Annotation. Rehabilitation of children who need palliative non-oncology care is a complex and multi-vector task. WHO defines palliative pediatric care as a complex of active care for the physical and mental state of the child, its cognitive abilities, as well as support for the patient's family. To provide comprehensive palliative care that is child- and family-centered, it is possible to use the International Classification of Functioning to examine and build a rehabilitation system.
 The purpose of the study: to analyze the application of the international classification of functioning in the process of rehabilitation examination of children who need palliative care.
 Research methods: empirical methods (comparison, description, measurement), theoretical method (axiomatic), general logical methods (analysis, synthesis, generalization). The study was conducted on the basis of the Rivne Educational and Rehabilitation Center «Special Child» 47 (100%) children took part in the study.
 Research results. The International Classification of Functioning-Children, Adolescents (ICF-DP) was used to define a set of tools for rehabilitation assessment of pediatric patients. Taking into account the psychometric criteria of the assessment scales, the following were selected for the examination of the Structure and function of the body component: s 710 – brain structure – disease history and systematized diagnoses according to ICD-10; Pain sensation (b 280) – 5-point scale of verbal assessments, visual-analog scale of pain intensity (10 points), FLACC scale; Joint mobility functions (b 710) – goniometry; Muscle tone functions (b 735) – Modified Ashforth spasticity scale; to analyze the problem Sleep functions (b 134) allowed a survey of parents; observing the control of voluntary motor functions (b 760) contributed to the study of the state of the problem.

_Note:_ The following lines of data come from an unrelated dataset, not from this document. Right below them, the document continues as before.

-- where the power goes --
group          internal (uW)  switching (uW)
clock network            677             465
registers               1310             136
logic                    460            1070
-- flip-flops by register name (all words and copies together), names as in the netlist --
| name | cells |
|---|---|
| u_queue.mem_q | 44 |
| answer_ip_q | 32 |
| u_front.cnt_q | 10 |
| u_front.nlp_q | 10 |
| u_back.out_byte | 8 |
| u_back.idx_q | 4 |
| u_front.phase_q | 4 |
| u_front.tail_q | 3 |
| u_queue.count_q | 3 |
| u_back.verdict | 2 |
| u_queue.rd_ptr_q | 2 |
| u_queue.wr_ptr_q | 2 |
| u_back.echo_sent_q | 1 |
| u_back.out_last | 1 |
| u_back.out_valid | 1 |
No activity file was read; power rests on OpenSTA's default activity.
`src/jsu_pkg.sv`:
```
`default_nettype none
package jsu_pkg;

    // front state
    typedef enum logic [2:0] {
        PH_WAIT,
        PH_BODY,
        PH_ESC,
        PH_HEX,
        PH_HEXBAD
    } phase_t;

    typedef enum logic [1:0] {
        KIND_DATA,
        KIND_DONE,
        KIND_ERR
    } kind_t;

    // error codes
    localparam logic [2:0] ERR_NO_OPEN  = 3'd0;
    localparam logic [2:0] ERR_END_ESC  = 3'd1;
    localparam logic [2:0] ERR_END_HEX  = 3'd2;
    localparam logic [2:0] ERR_BAD_HEX  = 3'd3;
    localparam logic [2:0] ERR_BAD_ESC  = 3'd4;
    localparam logic [2:0] ERR_CTRL     = 3'd5;
    localparam logic [2:0] ERR_UNTERM   = 3'd6;
    localparam logic [2:0] ERR_NONE     = 3'd0;

    // characters
    localparam logic [7:0] CH_QUOTE     = 8'h22;
    localparam logic [7:0] CH_BSLASH    = 8'h5C;
    localparam logic [7:0] CH_U         = 8'h75;
    localparam logic [7:0] CH_SPACE     = 8'h20;

    // UTF-8 encoding
    localparam logic [15:0] CP_1B_LIMIT = 16'h0080;
    localparam logic [15:0] CP_2B_LIMIT = 16'h0800;
    localparam logic [7:0]  UTF_LEAD2   = 8'hC0;
    localparam logic [7:0]  UTF_LEAD3   = 8'hE0;
    localparam logic [7:0]  UTF_CONT    = 8'h80;

    // result queue
    localparam int Q_DEPTH = 4;
    localparam int Q_PTR_W = $clog2(Q_DEPTH);
    localparam int Q_CNT_W = $clog2(Q_DEPTH + 1);

    // one queue entry: the one to three results caused by one input beat
    typedef struct packed {
        kind_t           kind;
        logic [2:0]      code;
        logic [1:0]      n_last;   // index of the final result
        logic [2:0][7:0] bytes;
    } cmd_t;

    // {valid, value}
    function automatic logic [4:0] hex_value(input logic [7:0] c);
        logic [4:0] r;
        r = 5'd0;
        if (c >= 8'h30 && c <= 8'h39) begin
            r = {1'b1, c[3:0]};
        end else if ((c >= 8'h61 && c <= 8'h66) || (c >= 8'h41 && c <= 8'h46)) begin
            r = {1'b1, c[3:0] + 4'd9};
        end
        return r;
    endfunction

    // {valid, byte}
    function automatic logic [8:0] simple_escape(input logic [7:0] e);
        logic [8:0] r;
        unique case (e)
            8'h22:   r = {1'b1, 8'h22};
            8'h5C:   r = {1'b1, 8'h5C};
            8'h2F:   r = {1'b1, 8'h2F};
            8'h62:   r = {1'b1, 8'h08};
            8'h66:   r = {1'b1, 8'h0C};
            8'h6E:   r = {1'b1, 8'h0A};
            8'h72:   r = {1'b1, 8'h0D};
            8'h74:   r = {1'b1, 8'h09};
            default: r = 9'd0;
        endcase
        return r;
    endfunction

endpackage
`default_nettype wire

```
`src/jsu_front.sv`:
```
`default_nettype none
module jsu_front (
    input  wire logic          aclk,
    input  wire logic          aresetn,
    input  wire logic          s_valid,
    output logic               s_ready,
    input  wire logic [7:0]    s_in_byte,
    input  wire logic          s_end_of_text,
    input  wire logic          q_full,
    output logic               push,
    output jsu_pkg::cmd_t      push_cmd
);

    jsu_pkg::phase_t phase_reg, phase_next;
    logic [15:0]     cp_reg, cp_next;
    logic [1:0]      hc_reg, hc_next;

    logic            accept;
    logic            emit;
    logic [4:0]      hv;
    logic [8:0]      esc;
    logic [15:0]     cp_new;

    assign s_ready = !q_full;
    assign accept  = s_valid && s_ready;
    assign push    = accept && emit;

    assign hv     = jsu_pkg::hex_value(s_in_byte);
    assign esc    = jsu_pkg::simple_escape(s_in_byte);
    assign cp_new = {cp_reg[11:0], hv[3:0]};

    always_ff @(posedge aclk) begin
        if (!aresetn) begin
            phase_reg <= jsu_pkg::PH_WAIT;
            cp_reg    <= '0;
            hc_reg    <= '0;
        end else if (accept) begin
            phase_reg <= phase_next;
            cp_reg    <= cp_next;
            hc_reg    <= hc_next;
        end
    end

    always_comb begin
        phase_next      = phase_reg;
        cp_next         = cp_reg;
        hc_next         = hc_reg;
        emit            = 1'b0;
        push_cmd.kind   = jsu_pkg::KIND_DATA;
        push_cmd.code   = jsu_pkg::ERR_NONE;
        push_cmd.n_last = 2'd0;
        push_cmd.bytes  = '0;

        unique case (phase_reg)
            jsu_pkg::PH_BODY: begin
                if (s_end_of_text) begin
                    phase_next = jsu_pkg::PH_WAIT;
                    emit = 1'b1;
                    push_cmd.kind = jsu_pkg::KIND_ERR;
                    push_cmd.code = jsu_pkg::ERR_UNTERM;
                end else if (s_in_byte == jsu_pkg::CH_QUOTE) begin
                    phase_next = jsu_pkg::PH_WAIT;
                    emit = 1'b1;
                    push_cmd.kind = jsu_pkg::KIND_DONE;
                end else if (s_in_byte == jsu_pkg::CH_BSLASH) begin
                    phase_next = jsu_pkg::PH_ESC;
                end else if (s_in_byte < jsu_pkg::CH_SPACE) begin
                    phase_next = jsu_pkg::PH_WAIT;
                    emit = 1'b1;
                    push_cmd.kind = jsu_pkg::KIND_ERR;
                    push_cmd.code = jsu_pkg::ERR_CTRL;
                end else begin
                    emit = 1'b1;
                    push_cmd.bytes[0] = s_in_byte;
                end
            end
            jsu_pkg::PH_ESC: begin
                if (s_end_of_text) begin
                    phase_next = jsu_pkg::PH_WAIT;
                    emit = 1'b1;
                    push_cmd.kind = jsu_pkg::KIND_ERR;
                    push_cmd.code = jsu_pkg::ERR_END_ESC;
                end else if (s_in_byte == jsu_pkg::CH_U) begin
                    phase_next = jsu_pkg::PH_HEX;
                    cp_next = '0;
                    hc_next = '0;
                end else if (esc[8]) begin
                    phase_next = jsu_pkg::PH_BODY;
                    emit = 1'b1;
                    push_cmd.bytes[0] = esc[7:0];
                end else begin
                    phase_next = jsu_pkg::PH_WAIT;
                    emit = 1'b1;
                    push_cmd.kind = jsu_pkg::KIND_ERR;
                    push_cmd.code = jsu_pkg::ERR_BAD_ESC;
                end
            end
            jsu_pkg::PH_HEX: begin
                if (s_end_of_text) begin
                    phase_next = jsu_pkg::PH_WAIT;
                    emit = 1'b1;
                    push_cmd.kind = jsu_pkg::KIND_ERR;
                    push_cmd.code = jsu_pkg::ERR_END_HEX;
                end else if (!hv[4]) begin
                    if (hc_reg == 2'd3) begin
                        phase_next = jsu_pkg::PH_WAIT;
                        emit = 1'b1;
                        push_cmd.kind = jsu_pkg::KIND_ERR;
                        push_cmd.code = jsu_pkg::ERR_BAD_HEX;
                    end else begin
                        hc_next = hc_reg + 2'd1;
                        phase_next = jsu_pkg::PH_HEXBAD;
                    end
                end else begin
                    cp_next = cp_new;
                    if (hc_reg == 2'd3) begin
                        hc_next = '0;
                        phase_next = jsu_pkg::PH_BODY;
                        emit = 1'b1;
                        if (cp_new < jsu_pkg::CP_1B_LIMIT) begin
                            push_cmd.bytes[0] = cp_new[7:0];
                        end else if (cp_new < jsu_pkg::CP_2B_LIMIT) begin
                            push_cmd.n_last   = 2'd1;
                            push_cmd.bytes[0] = jsu_pkg::UTF_LEAD2 | {3'b0, cp_new[10:6]};
                            push_cmd.bytes[1] = jsu_pkg::UTF_CONT | {2'b0, cp_new[5:0]};
                        end else begin
                            push_cmd.n_last   = 2'd2;
                            push_cmd.bytes[0] = jsu_pkg::UTF_LEAD3 | {4'b0, cp_new[15:12]};
                            push_cmd.bytes[1] = jsu_pkg::UTF_CONT | {2'b0, cp_new[11:6]};
                            push_cmd.bytes[2] = jsu_pkg::UTF_CONT | {2'b0, cp_new[5:0]};
                        end
                    end else begin
                        hc_next = hc_reg + 2'd1;
                    end
                end
            end
            jsu_pkg::PH_HEXBAD: begin
                // bad digit seen: swallow the rest of the four characters
                if (s_end_of_text) begin
                    phase_next = jsu_pkg::PH_WAIT;
                    emit = 1'b1;
                    push_cmd.kind = jsu_pkg::KIND_ERR;
                    push_cmd.code = jsu_pkg::ERR_END_HEX;
                end else if (hc_reg == 2'd3) begin
                    phase_next = jsu_pkg::PH_WAIT;
                    emit = 1'b1;
                    push_cmd.kind = jsu_pkg::KIND_ERR;
                    push_cmd.code = jsu_pkg::ERR_BAD_HEX;
                end else begin
                    hc_next = hc_reg + 2'd1;
                end
            end
            default: begin
                // waiting for the opening quote
                if (s_end_of_text || s_in_byte != jsu_pkg::CH_QUOTE) begin
                    phase_next = jsu_pkg::PH_WAIT;
                    emit = 1'b1;
                    push_cmd.kind = jsu_pkg::KIND_ERR;
                    push_cmd.code = jsu_pkg::ERR_NO_OPEN;
                end else begin
                    phase_next = jsu_pkg::PH_BODY;
                end
            end
        endcase
    end

endmodule
`default_nettype wire

```
`src/jsu_queue.sv`:
```
`default_nettype none
module jsu_queue (
    input  wire logic          aclk,
    input  wire logic          aresetn,
    input  wire logic          push,
    input  wire jsu_pkg::cmd_t push_cmd,
    input  wire logic          pop,
    output logic               full,
    output logic               empty,
    output jsu_pkg::cmd_t      head
);

    jsu_pkg::cmd_t                 entry_reg [jsu_pkg::Q_DEPTH];
    logic [jsu_pkg::Q_PTR_W-1:0]   wr_ptr_reg, rd_ptr_reg;
    logic [jsu_pkg::Q_CNT_W-1:0]   count_reg;

    assign full  = count_reg == jsu_pkg::Q_CNT_W'(jsu_pkg::Q_DEPTH);
    assign empty = count_reg == '0;
    assign head  = entry_reg[rd_ptr_reg];

    always_ff @(posedge aclk) begin
        if (push) begin
            entry_reg[wr_ptr_reg] <= push_cmd;
        end
    end

    always_ff @(posedge aclk) begin
        if (!aresetn) begin
            wr_ptr_reg <= '0;
            rd_ptr_reg <= '0;
            count_reg  <= '0;
        end else begin
            if (push) begin
                wr_ptr_reg <= wr_ptr_reg + 1'b1;
            end
            if (pop) begin
                rd_ptr_reg <= rd_ptr_reg + 1'b1;
            end
            if (push && !pop) begin
                count_reg <= count_reg + 1'b1;
            end else if (pop && !push) begin
                count_reg <= count_reg - 1'b1;
            end
        end
    end

endmodule
`default_nettype wire

```
`src/jsu_back.sv`:
```
`default_nettype none
module jsu_back (
    input  wire logic          aclk,
    input  wire logic          aresetn,
    input  wire logic          q_empty,
    input  wire jsu_pkg::cmd_t head,
    output logic               pop,
    output logic               m_valid,
    input  wire logic          m_ready,
    output logic [1:0]         m_out_kind,
    output logic [7:0]         m_out_byte,
    output logic [2:0]         m_error_code,
    output logic               m_last
);

    logic [1:0] sel_reg;
    logic       valid_reg;
    logic [1:0] kind_reg;
    logic [7:0] byte_reg;
    logic [2:0] code_reg;
    logic       last_reg;

    logic       load;
    logic       is_last;
    logic [7:0] sel_byte;

    assign load    = !q_empty && (!valid_reg || m_ready);
    assign is_last = sel_reg == head.n_last;
    assign pop     = load && is_last;

    always_comb begin
        unique case (sel_reg)
            2'd0:    sel_byte = head.bytes[0];
            2'd1:    sel_byte = head.bytes[1];
            2'd2:    sel_byte = head.bytes[2];
            default: sel_byte = '0;
        endcase
    end

    always_ff @(posedge aclk) begin
        if (!aresetn) begin
            valid_reg <= 1'b0;
            sel_reg   <= '0;
        end else begin
            if (load) begin
                valid_reg <= 1'b1;
                sel_reg   <= is_last ? 2'd0 : sel_reg + 2'd1;
            end else if (m_ready) begin
                valid_reg <= 1'b0;
            end
        end
    end

    always_ff @(posedge aclk) begin
        if (load) begin
            kind_reg <= head.kind;
            byte_reg <= sel_byte;
            code_reg <= head.code;
            last_reg <= is_last;
        end
    end

    assign m_valid      = valid_reg;
    assign m_out_kind   = kind_reg;
    assign m_out_byte   = byte_reg;
    assign m_error_code = code_reg;
    assign m_last       = last_reg;

endmodule
`default_nettype wire

```
`src/json_string_unescape_unit.sv`:
```
// Channel | Direction | Ports                                   | Handshake
// input   | in        | s_in_byte, s_end_of_text                | s_valid / s_ready
// result  | out       | m_out_kind, m_out_byte, m_error_code,   | m_valid / m_ready
//         |           | m_last                                  |
//
// One input beat is taken per cycle while the result queue has room; the front
// decodes it in that same cycle and queues the results it causes.
// The back drains one result per cycle while m_ready is high, so a \u escape that
// makes two or three UTF-8 bytes keeps the back on one entry; the queue absorbs it.
// An input beat's first result goes through the queue entry, then the output register.
// aresetn is synchronous, active low; it returns the parser to waiting for a quote.
// m_ready low only stalls the back; the front keeps going until the queue fills.
`default_nettype none
module json_string_unescape_unit (
    input  wire logic       aclk,
    input  wire logic       aresetn,
    input  wire logic       s_valid,
    output logic            s_ready,
    input  wire logic [7:0] s_in_byte,
    input  wire logic       s_end_of_text,
    output logic            m_valid,
    input  wire logic       m_ready,
    output logic [1:0]      m_out_kind,
    output logic [7:0]      m_out_byte,
    output logic [2:0]      m_error_code,
    output logic            m_last
);

    // front -> queue
    logic          push;
    jsu_pkg::cmd_t push_cmd;
    logic          q_full;

    // queue -> back
    logic          q_empty;
    logic          pop;
    jsu_pkg::cmd_t head;

    // Front: parser state (phase, code point, hex count); one beat per cycle while q_full low.
    jsu_front u_front (
        .aclk          (aclk),
        .aresetn       (aresetn),
        .s_valid       (s_valid),
        .s_ready       (s_ready),
        .s_in_byte     (s_in_byte),
        .s_end_of_text (s_end_of_text),
        .q_full        (q_full),
        .push          (push),
        .push_cmd      (push_cmd)
    );

    // Queue: one entry per input beat that yields any result.
    jsu_queue u_queue (
        .aclk     (aclk),
        .aresetn  (aresetn),
        .push     (push),
        .push_cmd (push_cmd),
        .pop      (pop),
        .full     (q_full),
        .empty    (q_empty),
        .head     (head)
    );

    // Back: walks an entry's bytes into the output register, flags the last.
    jsu_back u_back (
        .aclk         (aclk),
        .aresetn      (aresetn),
        .q_empty      (q_empty),
        .head         (head),
        .pop          (pop),
        .m_valid      (m_valid),
        .m_ready      (m_ready),
        .m_out_kind   (m_out_kind),
        .m_out_byte   (m_out_byte),
        .m_error_code (m_error_code),
        .m_last       (m_last)
    );

endmodule
`default_nettype wire

```
<file path="config.mk">
export PLATFORM = sky130hd
export DESIGN_NAME = dfs_ctrl
export DESIGN_NICKNAME = d
export VERILOG_FILES = /design/src/sv/dfs_pkg.sv /design/src/sv/dfs_ctrl.sv
export SDC_FILE = /design/constraint.sdc
export NUM_CORES = 1
export LEC_CHECK = 0
export ABC_AREA = 1
export BUFFER_PORTS_ARGS = -buffer_cell sky130_fd_sc_hd__clkbuf_2
export CAP_MARGIN = 20
export CORE_UTILIZATION = 40
export CTS_BUF_LIST = sky130_fd_sc_hd__clkbuf_2 sky130_fd_sc_hd__clkbuf_4 sky130_fd_sc_hd__clkbuf_8
export DETAILED_ROUTE_END_ITERATION = 16
export SYNTH_ARGS = -nofsm -noshare
export SYNTH_HDL_FRONTEND = slang
export SYNTH_SLANG_ARGS = --single-unit
</file>
<file path="constraint.sdc">
create_clock -name clk -period 1.6 [get_ports clk]
set_input_delay 0.32 -clock clk [delete_from_list [all_inputs] [get_ports clk]]
set_output_delay 0.32 -clock clk [all_outputs]
set_load 0.01 [all_outputs]
</file>
<file path="src/sv/dfs_pkg.sv">
package dfs_pkg;

	localparam int MAG_W   = 16;
	localparam int SCALE_W = 32;
	localparam int FIELD_W = 32;
	localparam int FRAC_W  = 28;
	localparam int CIDX_W  = 3;
	localparam int DIV_W   = 19;
	localparam int PROD_W  = 32;
	localparam int DOT_W   = 34;
	localparam int GRAD_W  = 36;
	localparam int T_W     = 38;
	localparam int TH_W    = T_W - FRAC_W;
	localparam int LO_W    = FRAC_W + 1 + SCALE_W;
	localparam int HI_W    = TH_W + SCALE_W;
	localparam int R_W     = HI_W + 2;
	localparam int SETTLE_CYC = 3;

	localparam logic [CIDX_W-1:0] CFG_SIZE_X = 3'd0;
	localparam logic [CIDX_W-1:0] CFG_SIZE_Y = 3'd1;
	localparam logic [CIDX_W-1:0] CFG_SIZE_Z = 3'd2;
	localparam logic [CIDX_W-1:0] CFG_AXIS_X = 3'd3;
	localparam logic [CIDX_W-1:0] CFG_AXIS_Y = 3'd4;
	localparam logic [CIDX_W-1:0] CFG_AXIS_Z = 3'd5;
	localparam logic [CIDX_W-1:0] CFG_SCALE  = 3'd6;

	localparam logic [2:0] NBR_LAST = 3'd5;
	localparam logic [2:0] SC_LAST  = 3'd3;

	typedef enum logic [2:0] {
		ST_SETTLE,
		ST_IDLE,
		ST_READ,
		ST_WAIT,
		ST_TERM,
		ST_SCALE,
		ST_OUT
	} state_t;

	typedef struct packed {
		logic       accept;
		logic       rd_en;
		logic [2:0] rd_idx;
		logic       term_en;
		logic       sc_en;
		logic [1:0] sc_comp;
		logic       load_out;
	} dfs_cmd_t;

	typedef struct packed {
		logic produce;
		logic size_wr;
	} dfs_stat_t;

endpackage

</file>
<file path="src/sv/dfs_ctrl.sv">
module dfs_ctrl (
	input  logic             clk,
	input  logic             arst_n,
	input  logic             in_valid,
	input  logic             out_stall,
	input  dfs_pkg::dfs_stat_t stat,
	output logic             in_stall,
	output logic             out_valid,
	output dfs_pkg::dfs_cmd_t  cmd
);
	import dfs_pkg::*;

	state_t     state_q, state_d;
	logic [2:0] cnt_q, cnt_d;
	logic       out_valid_q;

	always_ff @(posedge clk or negedge arst_n) begin
		if (!arst_n) begin
			state_q     <= ST_SETTLE;
			cnt_q       <= '0;
			out_valid_q <= 1'b0;
		end else begin
			state_q <= state_d;
			cnt_q   <= cnt_d;
			if (cmd.load_out) begin
				out_valid_q <= 1'b1;
			end else if (!out_stall) begin
				out_valid_q <= 1'b0;
			end
		end
	end

	always_comb begin
		state_d  = state_q;
		cnt_d    = cnt_q;
		cmd      = '0;
		in_stall = 1'b1;
		case (state_q)
			ST_SETTLE: begin
				if (cnt_q == 3'(SETTLE_CYC - 1)) begin
					state_d = ST_IDLE;
					cnt_d   = '0;
				end else begin
					cnt_d = cnt_q + 3'd1;
				end
			end
			ST_IDLE: begin
				in_stall = stat.size_wr;
				if (in_valid && !stat.size_wr) begin
					cmd.accept = 1'b1;
					if (stat.produce) begin
						state_d = ST_READ;
						cnt_d   = '0;
					end
				end
			end
			ST_READ: begin
				cmd.rd_en  = 1'b1;
				cmd.rd_idx = cnt_q;
				if (cnt_q == NBR_LAST) begin
					state_d = ST_WAIT;
					cnt_d   = '0;
				end else begin
					cnt_d = cnt_q + 3'd1;
				end
			end
			ST_WAIT: begin
				// read data and product stages drain into the accumulators
				if (cnt_q == 3'd1) begin
					state_d = ST_TERM;
					cnt_d   = '0;
				end else begin
					cnt_d = cnt_q + 3'd1;
				end
			end
			ST_TERM: begin
				cmd.term_en = 1'b1;
				state_d     = ST_SCALE;
				cnt_d       = '0;
			end
			ST_SCALE: begin
				if (cnt_q != SC_LAST) begin
					cmd.sc_en   = 1'b1;
					cmd.sc_comp = cnt_q[1:0];
					cnt_d       = cnt_q + 3'd1;
				end else begin
					state_d = ST_OUT;
					cnt_d   = '0;
				end
			end
			ST_OUT: begin
				if (!out_valid_q || !out_stall) begin
					cmd.load_out = 1'b1;
					state_d      = ST_IDLE;
				end
			end
			default: begin
				state_d = ST_SETTLE;
				cnt_d   = '0;
			end
		endcase
		if (stat.size_wr) begin
			state_d = ST_SETTLE;
			cnt_d   = '0;
		end
	end

	assign out_valid = out_valid_q;

endmodule

</file>
==> flow_summary.json <==
{
  "outcome": "finished with violations",
  "violations": "setup timing",
  "cp.required_ps": 1740,
  "cp_cell_sequence": "buf_6, inv_4, ha_4, inv_4, nor2_4, buf_6, buf_6, nor3_2, nor2_1, nand2_1, nand2_1, nand2_1",
  "cp-end-kind": "register",
  "maxSlewHeadroom_pct": 84.87,
  "arrival_ps": 1750,
  "tritoncts": "yes",
  "synth_top_cell_by_area": "dfrtp_1",
  "gr-total-overflow": 0,
  "final_cell_mix": "30 x nand2_1, 22 x nor2_1, 13 x clkbuf_2, 13 x buf_4, 9 x inv_1",
  "wire_per_inst_um": 11.95,
  "leakage_nw": 0.5995,
  "layout-drive-gt1-share_pct": 46.58,
  "period_share_pct": 101.1,
  "fin_nets": 173,
  "rsz0062_at_grt": "true",
  "critPathKind": "register to register",
  "numPortBuffers": 17,
  "cp-start-kind": "register",
  "ff_latch_area_sq_um": 177.7,
  "fillers": 153,
  "cap_violations": 0,
  "period_minus_slack_ps": 1618,
  "rr_startpoint": "cnt_q[0]",
  "p_total_w": 0.001707,
  "grt_max_degree": 12,
  "cts_sinks": 7,
  "setup_viol": 2,
  "wl_mm": 2.223,
  "synth.area.top_cells": "dfrtp_1 24%, nand2_1 18%, nor2_1 15%",
  "placed_area_sq_um": 890.9,
  "numCtsBuffers": 3,
  "synth_cell_type_count": 18,
  "die_y_um": 45.07,
  "crit_path_start": "cnt_q[0]",
  "antenna_found_initial": 0,
  "crit_fanout": 4,
  "p_per_area_mw_per_mm2": 1466,
  "hold_path.class": "input pin to register",
  "final_common_cell": "nand2_1",
  "dr_total_vias": 930,
  "synthMuxAreaShare_pct": 0,
  "netlist_area_sq_um": 742.0,
  "finalMaxSlewViolations": 0,
  "tns_ps": -30.28,
  "synth_fp_nets": 136,
  "top_level_ports": 18,
  "crit_path_end": "cnt_q[0]",
  "synthCells": 125,
  "max-vdd-ir-drop_mv": 0.9853,
  "dp_cells": 173,
  "initial_core_util_pct": 42.97,
  "r2r_slack_ps": -20,
  "timing.fmax_mhz": 618.2,
  "cts_buffer_depth": 2,
  "cts-htree-levels": 1,
  "clk-insertion-delay-late_ps": 240,
  "skew_ps": 2.579,
  "rr_worst_depth": 12,
  "hold_viol": 0,
  "path_clk_slew_ps": 50,
  "drt_iter0_markers": 21,
  "setup_ws_ps": -17.53,
  "hpwlAfterDp_mm": 1.521,
  "core_sq_mm": 0.001727,
  "area_growth_pct": 57.00,
  "multi_input_area_sq_um": 629.4,
  "hp-start": "out_stall",
  "cts-root-buf": "clkbuf_4",
  "synth_compound_area_share_pct": 5.396,
  "worst_slew_pin_slew_ps": 226.3,
  "fin_area_sq_mm": 0.001165,
  "die-area_sq_mm": 0.002031,
  "placementRows": 15,
  "dr.pass1.iters": 4,
  "diodes": 0,
  "syn_avg_cell_area_sq_um": 5.936,
  "netlist.area_leader.share_pct": 23.61,
  "synth-xor-area-share_pct": 0,
  "antenna_left": 0,
  "die_w_um": 45.07,
  "fin_cells": 186,
  "synth_fa_ha_area_share_pct": 8.432,
  "synth_top_family_by_area": "simple AND/OR/NAND/NOR gates",
  "synth_seq_cells": 7,
  "yosysSeqAreaShare_pct": 23.61,
  "utilization_pct": 67.46,
  "vias_per_cell": 5.000,
  "grtUsageTotal_pct": 22.16,
  "yosysWarnings": 0,
  "grt_pass1_wl_mm": 3.367,
  "cp_slowest_cell": "dfrtp_1",
  "slowest_delay_ps": 420,
  "synth-simple-area-share_pct": 50.76,
  "timing.rr.end": "cnt_q[0]",
  "gp_congestion": 0.9136,
  "grt_pass1_vias": 863,
  "drc": 0
}
## through the flow
step | worst slack [ps] | hold WS (ps)
finish | -17.53 | 337.1
detailed placement | 44.60 | 168.0
floorplan | 105.2 | 24.41
CTS | -25.71 | 308.7
global route | -80.03 | 325.8
global placement | 64.27 | 164.1
## synth_stat cells
| master | count |
|---|---|
| ha_1 | 5 |
| nor2_2 | 1 |
| or2_2 | 2 |
| inv_1 | 14 |
| a21oi_1 | 4 |
| buf_12 | 1 |
| o21a_1 | 1 |
| nand3_1 | 8 |
| and2_1 | 1 |
| nor2_1 | 30 |
| nor2_4 | 1 |
| nor3_1 | 10 |
| nand2_1 | 35 |
| inv_2 | 2 |
| nand2_2 | 1 |
| o211ai_2 | 1 |
| dfrtp_1 | 7 |
| buf_4 | 1 |
## layout make-up
| class | instances | share of cell area (%) |
|---|---|---|
| tap | 25 | 2.685 |
| clock buffer | 4 | 2.578 |
| inverter | 16 | 6.015 |
| sequential | 7 | 15.25 |
| multi-input combinational | 100 | 54.03 |
| timing repair buffer | 34 | 19.44 |
## state kept, by name (all words and copies together) (netlist names)
| signal | count |
|---|---|
| cnt_q | 3 |
| out_valid | 1 |
| state_q | 3 |
## worst max-delay path: cells and delay by family (launching register included)
family	cells	cell delay, ps
AND/OR/NAND/NOR	6	490
adder cells (fa/ha/maj)	1	140
flip-flops	1	420
buffers and inverters	5	450
## worst min-delay path by stage
stage | slack (ps) | cells after the start | to
2_1_floorplan | 20 | 0 | cnt_q[0]
3_3_place_gp | 160 | 1 | out_valid
3_5_place_dp | 170 | 1 | out_valid
4_1_cts | 310 | 3 | out_valid
5_1_grt | 330 | 3 | out_valid
6_report | 340 | 3 | out_valid
## routing by layer
metal	up-vias	track usage [%]	wire length, um
met5	-	0	0
met4	0	9.091	43
met3	4	1.200	60
met2	26	40.58	1170
met1	436	26.68	948
li1	464	-	-
## kinds of logic after synthesis
kind of cell	count (synthesis)
simple gates	89
buf+inv	18
flops	7
compound gates	6
fa+ha+maj	5
## where the power goes
| group | total (W) | switching (W) | internal [W] |
|---|---|---|---|
| logic | 0.00123 | 0.000698 | 0.000530 |
| registers | 0.000308 | 0.0000753 | 0.000232 |
| clock network | 0.000171 | 0.0000596 | 0.000112 |
## what timing repair did
item,in CTS,in global routing
endpoints found under the setup margin,8,14
resized for setup,11,41
hold endpoints to repair,7,0
pin swaps,3,13
setup buffers,6,2
hold buffers,1,0
Note: power is estimated with default switching activity, not from simulation.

 Examination of the domains of the Activity and Participation component was provided by the PEDI Pediatric Disability Questionnaire, parent questionnaire, observation of pediatric patients: communication (d 310-340), Schooling (d 820), recreation, leisure (d 920) – PEDI Pediatric Disability Questionnaire (assessment social functions); d 550 nutrition – PEDI pediatric disability questionnaire (self-care); moving from place to place (d 460) – Classification of the system of general motor functions GMFCS; use of precise movements of the hand and hand (d 440) – MACS fine motor development level (levels), «Box and cubes» test; maintaining body position (d 415) – observation. Through survey and observation, the Environmental Factors component examined the presence of facilitating or barrier factors. In the aspect of personal factors, the patient's age, gender, and motivation for physical therapy classes were analyzed. Structure and function disorders were found in 43% of the overall assessment, activity and participation limitations covered 39%, and environmental factors – 18%. A review of limitations and impairments confirms that the greatest problem in pediatric patients requiring palliative care is in the Activity and Participation component (182 points). Therefore, the use of the International Classification of Functioning – Children, Adolescents contributes to the selection of tools for assessing the functioning of children in need of palliative care, and ensures the control of the effectiveness of rehabilitation.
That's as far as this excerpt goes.